- Task description:
Among the records below, count the lines where "counter" occurs, and report that total alone.

Material supplied below:

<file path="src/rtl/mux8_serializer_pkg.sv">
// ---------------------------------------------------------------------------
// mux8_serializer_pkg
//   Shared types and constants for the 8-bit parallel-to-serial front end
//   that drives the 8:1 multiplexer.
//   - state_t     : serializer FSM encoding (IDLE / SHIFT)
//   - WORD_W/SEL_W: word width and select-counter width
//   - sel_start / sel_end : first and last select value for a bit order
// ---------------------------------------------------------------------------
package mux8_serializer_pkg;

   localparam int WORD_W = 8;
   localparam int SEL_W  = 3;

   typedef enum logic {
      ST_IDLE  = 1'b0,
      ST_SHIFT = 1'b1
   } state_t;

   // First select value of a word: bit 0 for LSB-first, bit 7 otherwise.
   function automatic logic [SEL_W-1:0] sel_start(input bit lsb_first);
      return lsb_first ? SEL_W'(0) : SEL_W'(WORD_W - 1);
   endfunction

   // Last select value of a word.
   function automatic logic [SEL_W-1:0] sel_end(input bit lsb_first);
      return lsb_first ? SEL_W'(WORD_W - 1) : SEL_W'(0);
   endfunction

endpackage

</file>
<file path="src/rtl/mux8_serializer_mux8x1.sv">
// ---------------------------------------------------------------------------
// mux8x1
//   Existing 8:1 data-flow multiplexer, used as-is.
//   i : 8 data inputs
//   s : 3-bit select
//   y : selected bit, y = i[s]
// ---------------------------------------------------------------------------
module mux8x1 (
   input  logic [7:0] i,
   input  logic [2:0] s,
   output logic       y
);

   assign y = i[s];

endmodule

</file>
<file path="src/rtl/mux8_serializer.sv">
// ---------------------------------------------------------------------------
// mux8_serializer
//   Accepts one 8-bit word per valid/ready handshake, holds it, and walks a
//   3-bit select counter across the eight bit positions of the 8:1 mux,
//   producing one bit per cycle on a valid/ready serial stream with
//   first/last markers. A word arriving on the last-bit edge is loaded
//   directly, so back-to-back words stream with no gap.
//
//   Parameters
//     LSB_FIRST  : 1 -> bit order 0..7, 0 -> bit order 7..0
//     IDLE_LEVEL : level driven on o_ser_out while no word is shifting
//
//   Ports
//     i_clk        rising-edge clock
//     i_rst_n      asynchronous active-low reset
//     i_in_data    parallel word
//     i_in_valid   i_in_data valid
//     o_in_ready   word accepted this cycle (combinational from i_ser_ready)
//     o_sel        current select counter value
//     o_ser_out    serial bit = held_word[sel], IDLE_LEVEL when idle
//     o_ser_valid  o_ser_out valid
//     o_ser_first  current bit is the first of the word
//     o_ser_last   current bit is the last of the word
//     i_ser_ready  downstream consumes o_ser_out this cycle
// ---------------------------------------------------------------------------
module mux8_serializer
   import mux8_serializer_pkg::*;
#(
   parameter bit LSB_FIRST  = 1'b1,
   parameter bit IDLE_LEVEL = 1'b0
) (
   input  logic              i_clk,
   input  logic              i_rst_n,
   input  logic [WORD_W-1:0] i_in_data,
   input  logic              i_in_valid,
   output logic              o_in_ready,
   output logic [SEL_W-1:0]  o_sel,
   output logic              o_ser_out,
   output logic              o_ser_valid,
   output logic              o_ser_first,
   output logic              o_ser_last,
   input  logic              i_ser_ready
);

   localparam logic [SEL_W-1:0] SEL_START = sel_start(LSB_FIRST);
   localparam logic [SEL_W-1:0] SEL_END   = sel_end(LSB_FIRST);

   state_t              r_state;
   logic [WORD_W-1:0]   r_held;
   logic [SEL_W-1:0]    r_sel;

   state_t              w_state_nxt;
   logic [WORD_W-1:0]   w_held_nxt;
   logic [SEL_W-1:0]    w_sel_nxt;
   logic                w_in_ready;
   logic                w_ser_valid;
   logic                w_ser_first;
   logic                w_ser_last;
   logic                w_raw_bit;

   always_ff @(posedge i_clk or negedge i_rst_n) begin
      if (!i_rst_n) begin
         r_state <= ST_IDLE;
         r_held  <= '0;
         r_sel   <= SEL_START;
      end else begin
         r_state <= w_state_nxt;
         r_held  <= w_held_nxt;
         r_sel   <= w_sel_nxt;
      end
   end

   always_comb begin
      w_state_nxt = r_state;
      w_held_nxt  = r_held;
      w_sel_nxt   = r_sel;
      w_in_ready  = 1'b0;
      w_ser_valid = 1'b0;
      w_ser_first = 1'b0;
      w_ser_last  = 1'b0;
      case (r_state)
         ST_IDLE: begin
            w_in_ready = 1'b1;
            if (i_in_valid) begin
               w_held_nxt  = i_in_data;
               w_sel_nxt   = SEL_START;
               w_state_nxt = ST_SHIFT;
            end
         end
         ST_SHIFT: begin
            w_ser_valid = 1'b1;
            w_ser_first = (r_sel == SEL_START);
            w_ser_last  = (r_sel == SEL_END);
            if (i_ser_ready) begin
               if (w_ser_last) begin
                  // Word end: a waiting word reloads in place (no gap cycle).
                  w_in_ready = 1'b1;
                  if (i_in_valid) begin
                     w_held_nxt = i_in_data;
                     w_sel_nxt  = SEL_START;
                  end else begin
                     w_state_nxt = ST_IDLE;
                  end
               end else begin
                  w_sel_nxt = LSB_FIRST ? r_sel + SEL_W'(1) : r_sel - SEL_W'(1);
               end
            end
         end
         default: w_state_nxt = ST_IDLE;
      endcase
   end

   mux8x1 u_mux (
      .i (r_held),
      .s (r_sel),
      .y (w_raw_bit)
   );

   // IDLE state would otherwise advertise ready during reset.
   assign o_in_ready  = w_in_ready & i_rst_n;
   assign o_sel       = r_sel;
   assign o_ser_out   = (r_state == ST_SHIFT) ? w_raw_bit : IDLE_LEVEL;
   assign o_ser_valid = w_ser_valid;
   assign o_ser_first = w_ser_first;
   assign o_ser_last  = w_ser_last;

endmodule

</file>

End of Material supplied.

- Written response:
3